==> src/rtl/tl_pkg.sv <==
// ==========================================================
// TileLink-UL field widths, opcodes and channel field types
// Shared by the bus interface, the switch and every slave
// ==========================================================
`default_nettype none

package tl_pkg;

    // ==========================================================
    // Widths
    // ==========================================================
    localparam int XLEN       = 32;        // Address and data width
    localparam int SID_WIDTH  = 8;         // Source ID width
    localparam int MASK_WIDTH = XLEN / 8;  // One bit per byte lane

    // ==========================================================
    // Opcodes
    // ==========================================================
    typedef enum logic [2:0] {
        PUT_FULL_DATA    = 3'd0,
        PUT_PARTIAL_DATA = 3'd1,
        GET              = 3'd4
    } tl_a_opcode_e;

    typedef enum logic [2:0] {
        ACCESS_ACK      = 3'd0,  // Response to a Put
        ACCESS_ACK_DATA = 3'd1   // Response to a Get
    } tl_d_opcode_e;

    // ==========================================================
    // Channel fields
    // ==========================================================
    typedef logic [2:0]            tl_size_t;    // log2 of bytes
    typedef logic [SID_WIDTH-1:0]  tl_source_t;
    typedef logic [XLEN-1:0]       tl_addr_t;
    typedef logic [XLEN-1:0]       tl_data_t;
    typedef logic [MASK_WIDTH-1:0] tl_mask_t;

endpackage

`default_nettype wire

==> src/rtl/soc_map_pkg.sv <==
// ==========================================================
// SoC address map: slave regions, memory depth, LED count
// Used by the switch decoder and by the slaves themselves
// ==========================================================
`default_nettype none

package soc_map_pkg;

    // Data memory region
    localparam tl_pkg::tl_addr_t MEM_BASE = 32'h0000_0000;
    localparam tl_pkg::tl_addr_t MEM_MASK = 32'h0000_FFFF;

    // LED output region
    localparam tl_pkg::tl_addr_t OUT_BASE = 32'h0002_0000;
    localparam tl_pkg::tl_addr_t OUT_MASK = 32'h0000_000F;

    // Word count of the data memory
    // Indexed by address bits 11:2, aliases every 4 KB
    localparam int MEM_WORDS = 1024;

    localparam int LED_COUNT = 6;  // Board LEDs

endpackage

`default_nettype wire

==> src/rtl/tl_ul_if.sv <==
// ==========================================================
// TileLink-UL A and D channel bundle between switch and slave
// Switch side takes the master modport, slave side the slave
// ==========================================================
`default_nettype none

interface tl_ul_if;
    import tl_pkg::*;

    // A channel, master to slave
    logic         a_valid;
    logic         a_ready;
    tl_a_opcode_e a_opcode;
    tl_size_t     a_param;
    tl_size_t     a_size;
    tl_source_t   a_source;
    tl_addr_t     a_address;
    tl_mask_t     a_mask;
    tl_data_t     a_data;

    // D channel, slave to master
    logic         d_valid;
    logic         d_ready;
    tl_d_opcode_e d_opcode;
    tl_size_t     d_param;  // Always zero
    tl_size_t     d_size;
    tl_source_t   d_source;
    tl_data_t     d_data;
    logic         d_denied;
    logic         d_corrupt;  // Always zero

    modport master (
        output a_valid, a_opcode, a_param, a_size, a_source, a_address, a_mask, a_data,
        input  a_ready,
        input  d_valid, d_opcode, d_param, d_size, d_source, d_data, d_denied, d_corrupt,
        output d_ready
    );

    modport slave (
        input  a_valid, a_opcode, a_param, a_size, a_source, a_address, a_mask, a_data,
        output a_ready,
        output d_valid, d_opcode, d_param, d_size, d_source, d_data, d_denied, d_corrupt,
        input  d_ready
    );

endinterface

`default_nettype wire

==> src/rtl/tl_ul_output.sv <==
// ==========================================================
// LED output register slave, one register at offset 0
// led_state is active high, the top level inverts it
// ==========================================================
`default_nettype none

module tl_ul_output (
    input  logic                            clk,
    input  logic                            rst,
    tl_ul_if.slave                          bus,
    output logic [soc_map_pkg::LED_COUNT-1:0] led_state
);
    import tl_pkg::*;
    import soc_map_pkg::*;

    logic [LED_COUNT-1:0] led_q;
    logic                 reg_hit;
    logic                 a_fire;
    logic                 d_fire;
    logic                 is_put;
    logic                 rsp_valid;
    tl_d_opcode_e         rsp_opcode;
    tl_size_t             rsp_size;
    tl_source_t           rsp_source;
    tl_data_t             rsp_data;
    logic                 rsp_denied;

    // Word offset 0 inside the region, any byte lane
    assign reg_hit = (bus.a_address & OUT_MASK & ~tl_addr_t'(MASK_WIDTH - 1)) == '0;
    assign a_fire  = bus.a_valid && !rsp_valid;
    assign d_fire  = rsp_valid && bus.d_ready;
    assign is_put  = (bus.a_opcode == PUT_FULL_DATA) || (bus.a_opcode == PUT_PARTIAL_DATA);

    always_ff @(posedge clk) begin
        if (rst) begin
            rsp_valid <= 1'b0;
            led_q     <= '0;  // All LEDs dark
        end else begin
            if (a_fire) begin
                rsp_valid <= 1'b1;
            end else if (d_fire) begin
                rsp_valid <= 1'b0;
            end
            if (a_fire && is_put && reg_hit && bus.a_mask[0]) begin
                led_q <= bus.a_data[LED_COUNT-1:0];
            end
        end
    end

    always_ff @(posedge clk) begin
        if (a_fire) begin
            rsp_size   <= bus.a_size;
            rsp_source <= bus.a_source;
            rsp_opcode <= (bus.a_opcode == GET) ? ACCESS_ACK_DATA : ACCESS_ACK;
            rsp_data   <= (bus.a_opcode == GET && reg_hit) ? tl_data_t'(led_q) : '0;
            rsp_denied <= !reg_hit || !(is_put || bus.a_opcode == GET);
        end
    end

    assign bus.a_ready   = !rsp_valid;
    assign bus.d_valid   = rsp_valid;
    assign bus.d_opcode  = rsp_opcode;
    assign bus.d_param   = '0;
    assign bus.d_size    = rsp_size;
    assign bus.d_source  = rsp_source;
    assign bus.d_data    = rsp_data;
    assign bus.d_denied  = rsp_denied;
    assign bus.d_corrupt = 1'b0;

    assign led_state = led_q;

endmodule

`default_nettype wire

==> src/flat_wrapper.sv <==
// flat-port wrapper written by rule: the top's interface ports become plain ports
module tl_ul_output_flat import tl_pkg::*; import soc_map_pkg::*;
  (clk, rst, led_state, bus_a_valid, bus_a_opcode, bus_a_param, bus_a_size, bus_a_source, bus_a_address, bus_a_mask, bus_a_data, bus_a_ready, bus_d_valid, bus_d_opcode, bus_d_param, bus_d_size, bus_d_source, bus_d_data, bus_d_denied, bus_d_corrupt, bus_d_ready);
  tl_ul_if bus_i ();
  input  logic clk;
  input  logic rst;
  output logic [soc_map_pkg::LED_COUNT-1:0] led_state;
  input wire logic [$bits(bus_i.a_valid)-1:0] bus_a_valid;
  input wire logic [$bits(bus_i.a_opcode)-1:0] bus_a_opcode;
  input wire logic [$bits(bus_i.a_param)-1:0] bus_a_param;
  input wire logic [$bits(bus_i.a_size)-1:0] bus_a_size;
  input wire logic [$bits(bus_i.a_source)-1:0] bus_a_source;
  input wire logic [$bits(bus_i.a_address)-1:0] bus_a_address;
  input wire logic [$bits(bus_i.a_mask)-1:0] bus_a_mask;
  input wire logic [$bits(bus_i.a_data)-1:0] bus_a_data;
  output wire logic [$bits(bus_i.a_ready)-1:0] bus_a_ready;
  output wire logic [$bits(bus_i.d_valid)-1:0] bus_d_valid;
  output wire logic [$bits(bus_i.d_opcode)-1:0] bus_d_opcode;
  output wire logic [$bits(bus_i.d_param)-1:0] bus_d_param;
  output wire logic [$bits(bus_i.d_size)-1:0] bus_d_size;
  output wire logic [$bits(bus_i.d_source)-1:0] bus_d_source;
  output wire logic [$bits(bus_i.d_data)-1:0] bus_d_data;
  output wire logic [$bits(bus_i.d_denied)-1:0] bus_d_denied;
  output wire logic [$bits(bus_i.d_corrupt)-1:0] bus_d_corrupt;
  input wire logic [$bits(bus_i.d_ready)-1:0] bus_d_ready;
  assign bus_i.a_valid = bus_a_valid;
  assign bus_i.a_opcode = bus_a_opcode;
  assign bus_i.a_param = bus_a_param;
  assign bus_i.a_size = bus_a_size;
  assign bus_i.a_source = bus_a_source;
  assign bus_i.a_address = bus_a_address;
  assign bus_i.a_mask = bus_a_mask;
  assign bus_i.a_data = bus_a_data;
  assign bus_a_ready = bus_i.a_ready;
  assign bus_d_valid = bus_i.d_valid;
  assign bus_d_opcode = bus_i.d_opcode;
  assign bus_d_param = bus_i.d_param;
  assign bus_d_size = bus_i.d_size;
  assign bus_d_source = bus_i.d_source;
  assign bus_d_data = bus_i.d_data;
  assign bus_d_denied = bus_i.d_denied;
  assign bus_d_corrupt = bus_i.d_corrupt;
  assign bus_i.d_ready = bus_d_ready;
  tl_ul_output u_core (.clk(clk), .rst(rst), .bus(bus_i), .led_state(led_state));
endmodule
***
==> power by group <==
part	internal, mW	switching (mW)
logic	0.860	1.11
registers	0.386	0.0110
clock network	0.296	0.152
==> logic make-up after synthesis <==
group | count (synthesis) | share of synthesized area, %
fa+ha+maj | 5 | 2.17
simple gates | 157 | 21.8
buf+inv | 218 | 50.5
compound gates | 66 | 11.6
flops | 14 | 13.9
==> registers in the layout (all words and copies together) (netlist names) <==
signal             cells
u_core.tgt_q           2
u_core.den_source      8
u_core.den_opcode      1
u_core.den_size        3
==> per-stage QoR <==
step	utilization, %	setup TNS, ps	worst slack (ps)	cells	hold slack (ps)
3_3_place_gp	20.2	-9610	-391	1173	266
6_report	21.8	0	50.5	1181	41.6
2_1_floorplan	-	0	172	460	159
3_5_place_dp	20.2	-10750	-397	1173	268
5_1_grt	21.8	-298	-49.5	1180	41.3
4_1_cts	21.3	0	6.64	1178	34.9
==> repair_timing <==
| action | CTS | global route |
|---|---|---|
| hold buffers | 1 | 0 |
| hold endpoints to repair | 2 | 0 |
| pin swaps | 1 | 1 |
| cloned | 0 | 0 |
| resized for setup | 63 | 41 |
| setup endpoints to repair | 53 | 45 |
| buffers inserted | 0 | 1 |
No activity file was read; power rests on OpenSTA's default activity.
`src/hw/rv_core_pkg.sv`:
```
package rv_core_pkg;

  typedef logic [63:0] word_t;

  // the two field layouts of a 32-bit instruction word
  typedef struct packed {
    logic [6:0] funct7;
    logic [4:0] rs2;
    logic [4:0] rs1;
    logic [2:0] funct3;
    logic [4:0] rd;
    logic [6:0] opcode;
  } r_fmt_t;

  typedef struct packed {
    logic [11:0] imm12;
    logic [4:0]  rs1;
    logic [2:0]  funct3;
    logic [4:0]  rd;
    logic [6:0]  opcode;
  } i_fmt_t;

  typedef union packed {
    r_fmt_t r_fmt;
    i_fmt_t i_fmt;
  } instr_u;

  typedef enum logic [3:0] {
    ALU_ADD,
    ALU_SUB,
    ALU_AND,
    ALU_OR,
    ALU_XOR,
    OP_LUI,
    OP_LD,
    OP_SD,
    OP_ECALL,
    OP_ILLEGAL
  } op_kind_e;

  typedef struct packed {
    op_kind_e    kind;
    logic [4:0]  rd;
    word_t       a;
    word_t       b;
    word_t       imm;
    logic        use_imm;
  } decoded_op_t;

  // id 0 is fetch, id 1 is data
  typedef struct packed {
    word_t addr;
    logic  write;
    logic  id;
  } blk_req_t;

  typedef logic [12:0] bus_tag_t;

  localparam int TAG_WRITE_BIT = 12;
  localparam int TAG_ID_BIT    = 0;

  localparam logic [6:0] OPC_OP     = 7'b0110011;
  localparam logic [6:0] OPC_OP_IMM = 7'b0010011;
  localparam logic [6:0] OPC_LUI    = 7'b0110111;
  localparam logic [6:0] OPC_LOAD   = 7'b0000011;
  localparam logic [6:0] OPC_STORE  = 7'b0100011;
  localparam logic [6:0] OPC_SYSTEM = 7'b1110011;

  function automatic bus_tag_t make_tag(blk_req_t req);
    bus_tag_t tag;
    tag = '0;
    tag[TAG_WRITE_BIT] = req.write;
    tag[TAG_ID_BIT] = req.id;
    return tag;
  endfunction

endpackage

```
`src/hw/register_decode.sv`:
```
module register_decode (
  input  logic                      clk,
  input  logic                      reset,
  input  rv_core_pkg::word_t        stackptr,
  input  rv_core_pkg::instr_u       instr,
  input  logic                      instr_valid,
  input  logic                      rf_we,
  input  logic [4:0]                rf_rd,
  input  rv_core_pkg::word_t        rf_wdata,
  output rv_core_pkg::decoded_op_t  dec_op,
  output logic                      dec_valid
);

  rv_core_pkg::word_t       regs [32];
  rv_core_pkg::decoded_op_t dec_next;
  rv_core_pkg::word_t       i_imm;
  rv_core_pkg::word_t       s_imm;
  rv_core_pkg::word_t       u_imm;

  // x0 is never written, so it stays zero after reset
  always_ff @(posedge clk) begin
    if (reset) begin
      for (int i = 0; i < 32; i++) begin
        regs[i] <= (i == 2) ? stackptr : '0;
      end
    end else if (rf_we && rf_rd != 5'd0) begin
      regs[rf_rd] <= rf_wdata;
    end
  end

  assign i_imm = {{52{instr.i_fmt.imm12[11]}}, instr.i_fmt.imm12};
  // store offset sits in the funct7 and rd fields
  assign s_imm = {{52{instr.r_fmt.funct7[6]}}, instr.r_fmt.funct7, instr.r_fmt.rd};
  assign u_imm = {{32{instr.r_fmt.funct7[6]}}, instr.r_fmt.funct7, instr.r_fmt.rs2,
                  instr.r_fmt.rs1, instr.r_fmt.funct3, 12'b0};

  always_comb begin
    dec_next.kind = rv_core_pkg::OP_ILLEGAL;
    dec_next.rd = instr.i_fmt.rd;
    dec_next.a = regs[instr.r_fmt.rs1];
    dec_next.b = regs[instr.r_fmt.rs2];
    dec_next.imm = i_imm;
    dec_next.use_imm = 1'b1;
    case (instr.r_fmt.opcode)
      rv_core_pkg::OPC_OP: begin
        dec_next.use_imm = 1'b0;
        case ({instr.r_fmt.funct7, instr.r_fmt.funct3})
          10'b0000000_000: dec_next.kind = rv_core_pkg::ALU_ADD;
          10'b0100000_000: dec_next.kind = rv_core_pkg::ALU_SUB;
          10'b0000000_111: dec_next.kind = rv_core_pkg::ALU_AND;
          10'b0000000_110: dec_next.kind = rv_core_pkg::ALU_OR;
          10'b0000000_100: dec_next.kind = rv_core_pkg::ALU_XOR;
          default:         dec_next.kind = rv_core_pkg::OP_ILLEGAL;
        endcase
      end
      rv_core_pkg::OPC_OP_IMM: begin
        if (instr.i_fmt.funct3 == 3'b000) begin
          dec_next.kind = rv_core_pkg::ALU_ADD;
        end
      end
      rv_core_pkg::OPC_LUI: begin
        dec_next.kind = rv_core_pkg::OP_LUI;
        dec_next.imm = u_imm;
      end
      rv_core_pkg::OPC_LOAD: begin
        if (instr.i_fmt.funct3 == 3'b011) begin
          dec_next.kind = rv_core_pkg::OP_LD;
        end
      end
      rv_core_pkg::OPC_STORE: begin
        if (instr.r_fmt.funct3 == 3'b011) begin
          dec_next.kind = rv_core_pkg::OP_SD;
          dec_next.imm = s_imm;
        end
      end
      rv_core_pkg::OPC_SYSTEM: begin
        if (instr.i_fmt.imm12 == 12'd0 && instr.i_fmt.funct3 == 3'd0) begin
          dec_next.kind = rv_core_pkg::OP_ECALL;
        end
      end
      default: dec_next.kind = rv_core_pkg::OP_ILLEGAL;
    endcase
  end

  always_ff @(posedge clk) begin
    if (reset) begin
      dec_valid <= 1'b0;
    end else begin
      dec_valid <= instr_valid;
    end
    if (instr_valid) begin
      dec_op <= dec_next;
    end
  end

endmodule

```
***
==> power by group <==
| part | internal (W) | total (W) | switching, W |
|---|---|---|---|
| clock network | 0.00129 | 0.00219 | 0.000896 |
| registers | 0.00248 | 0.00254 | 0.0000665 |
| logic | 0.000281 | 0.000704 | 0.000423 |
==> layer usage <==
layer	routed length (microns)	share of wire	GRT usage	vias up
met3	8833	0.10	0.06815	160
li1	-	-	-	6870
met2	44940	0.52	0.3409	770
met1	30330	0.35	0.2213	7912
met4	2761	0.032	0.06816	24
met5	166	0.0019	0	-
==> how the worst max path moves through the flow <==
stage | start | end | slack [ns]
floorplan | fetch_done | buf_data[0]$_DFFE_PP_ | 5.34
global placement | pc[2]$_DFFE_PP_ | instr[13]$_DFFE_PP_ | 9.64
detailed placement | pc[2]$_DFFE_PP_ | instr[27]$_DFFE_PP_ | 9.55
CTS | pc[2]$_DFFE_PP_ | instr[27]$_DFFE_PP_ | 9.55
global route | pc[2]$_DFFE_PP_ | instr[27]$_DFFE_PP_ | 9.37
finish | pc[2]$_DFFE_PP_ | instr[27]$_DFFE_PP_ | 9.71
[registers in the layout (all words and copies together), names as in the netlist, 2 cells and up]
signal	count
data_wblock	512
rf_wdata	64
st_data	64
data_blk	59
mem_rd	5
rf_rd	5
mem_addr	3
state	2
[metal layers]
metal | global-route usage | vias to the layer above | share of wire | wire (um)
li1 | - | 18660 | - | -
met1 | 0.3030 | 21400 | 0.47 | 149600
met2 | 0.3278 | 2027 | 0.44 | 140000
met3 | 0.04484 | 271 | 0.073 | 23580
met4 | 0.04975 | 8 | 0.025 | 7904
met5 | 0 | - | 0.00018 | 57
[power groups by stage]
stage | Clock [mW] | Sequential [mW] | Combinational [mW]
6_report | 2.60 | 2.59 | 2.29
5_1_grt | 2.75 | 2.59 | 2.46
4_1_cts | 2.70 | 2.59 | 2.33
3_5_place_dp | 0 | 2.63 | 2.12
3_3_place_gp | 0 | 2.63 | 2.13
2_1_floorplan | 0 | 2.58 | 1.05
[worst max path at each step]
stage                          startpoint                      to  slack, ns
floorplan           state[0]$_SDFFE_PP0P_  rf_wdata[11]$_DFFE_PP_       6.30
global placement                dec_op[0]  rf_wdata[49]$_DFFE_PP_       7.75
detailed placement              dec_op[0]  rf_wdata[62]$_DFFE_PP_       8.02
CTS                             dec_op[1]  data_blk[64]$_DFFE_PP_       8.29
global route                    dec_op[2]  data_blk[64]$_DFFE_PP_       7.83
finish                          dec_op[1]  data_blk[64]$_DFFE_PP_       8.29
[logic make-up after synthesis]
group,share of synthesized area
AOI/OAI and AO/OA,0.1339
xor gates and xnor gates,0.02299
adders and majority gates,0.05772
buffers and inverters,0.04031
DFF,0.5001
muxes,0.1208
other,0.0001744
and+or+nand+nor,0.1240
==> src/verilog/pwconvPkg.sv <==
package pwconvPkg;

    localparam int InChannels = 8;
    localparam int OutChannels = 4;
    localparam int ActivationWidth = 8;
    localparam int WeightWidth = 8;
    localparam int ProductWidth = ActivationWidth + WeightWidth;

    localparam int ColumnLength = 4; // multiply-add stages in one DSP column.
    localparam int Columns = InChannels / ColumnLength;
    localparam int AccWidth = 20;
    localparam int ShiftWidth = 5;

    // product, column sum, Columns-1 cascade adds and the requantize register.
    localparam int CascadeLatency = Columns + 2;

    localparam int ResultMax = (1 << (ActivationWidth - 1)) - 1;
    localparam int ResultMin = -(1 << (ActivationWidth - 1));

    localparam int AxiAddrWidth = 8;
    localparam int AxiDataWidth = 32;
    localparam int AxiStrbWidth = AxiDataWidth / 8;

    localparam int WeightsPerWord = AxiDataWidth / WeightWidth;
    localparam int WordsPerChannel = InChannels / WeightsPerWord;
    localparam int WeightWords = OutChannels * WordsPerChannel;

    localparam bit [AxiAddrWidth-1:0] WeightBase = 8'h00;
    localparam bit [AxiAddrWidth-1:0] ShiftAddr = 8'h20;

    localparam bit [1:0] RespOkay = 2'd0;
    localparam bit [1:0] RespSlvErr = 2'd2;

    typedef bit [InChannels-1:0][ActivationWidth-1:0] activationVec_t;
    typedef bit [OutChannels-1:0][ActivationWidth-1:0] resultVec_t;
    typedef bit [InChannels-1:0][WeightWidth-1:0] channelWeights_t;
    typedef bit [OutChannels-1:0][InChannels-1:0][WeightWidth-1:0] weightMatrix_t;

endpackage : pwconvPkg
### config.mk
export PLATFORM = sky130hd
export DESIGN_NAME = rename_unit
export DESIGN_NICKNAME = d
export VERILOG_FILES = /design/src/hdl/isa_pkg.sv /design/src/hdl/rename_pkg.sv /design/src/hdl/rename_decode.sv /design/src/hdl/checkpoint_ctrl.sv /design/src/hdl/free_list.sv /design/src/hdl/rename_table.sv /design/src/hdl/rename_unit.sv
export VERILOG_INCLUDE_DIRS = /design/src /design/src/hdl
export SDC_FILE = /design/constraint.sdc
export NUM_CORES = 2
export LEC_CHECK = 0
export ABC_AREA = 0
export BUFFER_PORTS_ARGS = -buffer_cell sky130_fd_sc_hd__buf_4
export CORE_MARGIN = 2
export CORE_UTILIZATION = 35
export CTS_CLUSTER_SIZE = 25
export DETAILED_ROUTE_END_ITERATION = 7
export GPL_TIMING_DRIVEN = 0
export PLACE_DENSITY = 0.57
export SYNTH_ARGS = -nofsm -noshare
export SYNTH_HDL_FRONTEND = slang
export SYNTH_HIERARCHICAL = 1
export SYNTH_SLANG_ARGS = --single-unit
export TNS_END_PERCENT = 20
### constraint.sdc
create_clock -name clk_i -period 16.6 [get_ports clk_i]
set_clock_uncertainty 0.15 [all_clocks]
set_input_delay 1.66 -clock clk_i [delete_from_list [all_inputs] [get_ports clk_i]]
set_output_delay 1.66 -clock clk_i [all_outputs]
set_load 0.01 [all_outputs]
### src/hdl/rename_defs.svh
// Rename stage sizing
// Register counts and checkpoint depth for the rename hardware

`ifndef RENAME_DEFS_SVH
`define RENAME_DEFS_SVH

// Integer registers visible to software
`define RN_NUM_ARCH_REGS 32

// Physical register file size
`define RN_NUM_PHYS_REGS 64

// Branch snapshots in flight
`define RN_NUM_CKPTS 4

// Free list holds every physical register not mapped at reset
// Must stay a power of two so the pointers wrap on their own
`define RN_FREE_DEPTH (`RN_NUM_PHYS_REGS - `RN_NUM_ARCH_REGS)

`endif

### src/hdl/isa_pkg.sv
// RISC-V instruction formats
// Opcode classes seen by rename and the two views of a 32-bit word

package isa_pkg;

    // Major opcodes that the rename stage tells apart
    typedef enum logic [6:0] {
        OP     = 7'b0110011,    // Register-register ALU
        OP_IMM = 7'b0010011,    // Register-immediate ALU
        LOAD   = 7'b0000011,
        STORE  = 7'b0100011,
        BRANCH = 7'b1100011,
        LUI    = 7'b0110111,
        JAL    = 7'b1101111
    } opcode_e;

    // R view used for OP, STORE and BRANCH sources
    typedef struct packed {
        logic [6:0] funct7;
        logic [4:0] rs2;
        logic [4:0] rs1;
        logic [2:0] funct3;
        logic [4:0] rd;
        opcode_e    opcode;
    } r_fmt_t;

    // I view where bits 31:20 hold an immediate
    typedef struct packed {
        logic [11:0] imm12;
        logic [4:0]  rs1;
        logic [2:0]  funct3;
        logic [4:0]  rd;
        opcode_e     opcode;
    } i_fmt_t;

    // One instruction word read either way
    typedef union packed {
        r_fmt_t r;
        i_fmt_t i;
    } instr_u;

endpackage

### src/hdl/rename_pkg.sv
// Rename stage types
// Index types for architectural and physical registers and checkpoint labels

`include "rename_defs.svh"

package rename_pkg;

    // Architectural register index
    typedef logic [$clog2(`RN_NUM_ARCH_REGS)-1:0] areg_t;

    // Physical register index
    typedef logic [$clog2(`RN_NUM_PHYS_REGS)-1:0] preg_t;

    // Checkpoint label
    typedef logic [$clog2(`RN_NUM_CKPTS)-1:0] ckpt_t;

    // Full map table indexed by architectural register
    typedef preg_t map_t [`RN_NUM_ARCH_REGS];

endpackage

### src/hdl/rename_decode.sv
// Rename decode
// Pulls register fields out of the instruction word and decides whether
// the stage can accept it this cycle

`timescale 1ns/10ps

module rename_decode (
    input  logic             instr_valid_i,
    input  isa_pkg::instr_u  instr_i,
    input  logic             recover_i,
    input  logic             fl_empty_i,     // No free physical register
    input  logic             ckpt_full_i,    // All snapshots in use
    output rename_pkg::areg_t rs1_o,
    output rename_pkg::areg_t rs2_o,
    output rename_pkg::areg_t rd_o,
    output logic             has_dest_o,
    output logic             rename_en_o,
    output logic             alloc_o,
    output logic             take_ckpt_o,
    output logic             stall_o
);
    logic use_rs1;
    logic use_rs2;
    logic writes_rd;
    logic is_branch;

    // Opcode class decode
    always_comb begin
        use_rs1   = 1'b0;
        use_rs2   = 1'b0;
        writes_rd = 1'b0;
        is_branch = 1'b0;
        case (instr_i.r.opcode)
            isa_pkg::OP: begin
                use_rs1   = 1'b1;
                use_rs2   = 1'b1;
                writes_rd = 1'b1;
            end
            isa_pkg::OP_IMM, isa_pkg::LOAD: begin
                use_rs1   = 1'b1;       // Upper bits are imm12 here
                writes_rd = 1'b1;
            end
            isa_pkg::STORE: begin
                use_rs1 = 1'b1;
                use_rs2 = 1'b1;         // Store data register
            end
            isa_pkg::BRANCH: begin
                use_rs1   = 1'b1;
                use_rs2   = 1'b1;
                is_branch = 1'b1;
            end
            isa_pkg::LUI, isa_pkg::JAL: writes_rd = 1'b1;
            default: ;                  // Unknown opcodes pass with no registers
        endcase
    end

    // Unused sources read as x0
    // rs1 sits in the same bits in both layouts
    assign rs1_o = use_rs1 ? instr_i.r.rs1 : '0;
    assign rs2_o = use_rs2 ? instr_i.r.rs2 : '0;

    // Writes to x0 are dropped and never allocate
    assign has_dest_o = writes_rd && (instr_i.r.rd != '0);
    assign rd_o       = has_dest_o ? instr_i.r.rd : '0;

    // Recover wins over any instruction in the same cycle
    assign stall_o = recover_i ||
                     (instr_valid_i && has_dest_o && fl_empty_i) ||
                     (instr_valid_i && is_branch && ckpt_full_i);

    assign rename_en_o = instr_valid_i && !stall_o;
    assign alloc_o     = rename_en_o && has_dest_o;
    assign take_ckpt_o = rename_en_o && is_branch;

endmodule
***
= Task goal =
All that is wanted is the number of lines in the records that include the string "placement".

= Output of the exercise =
4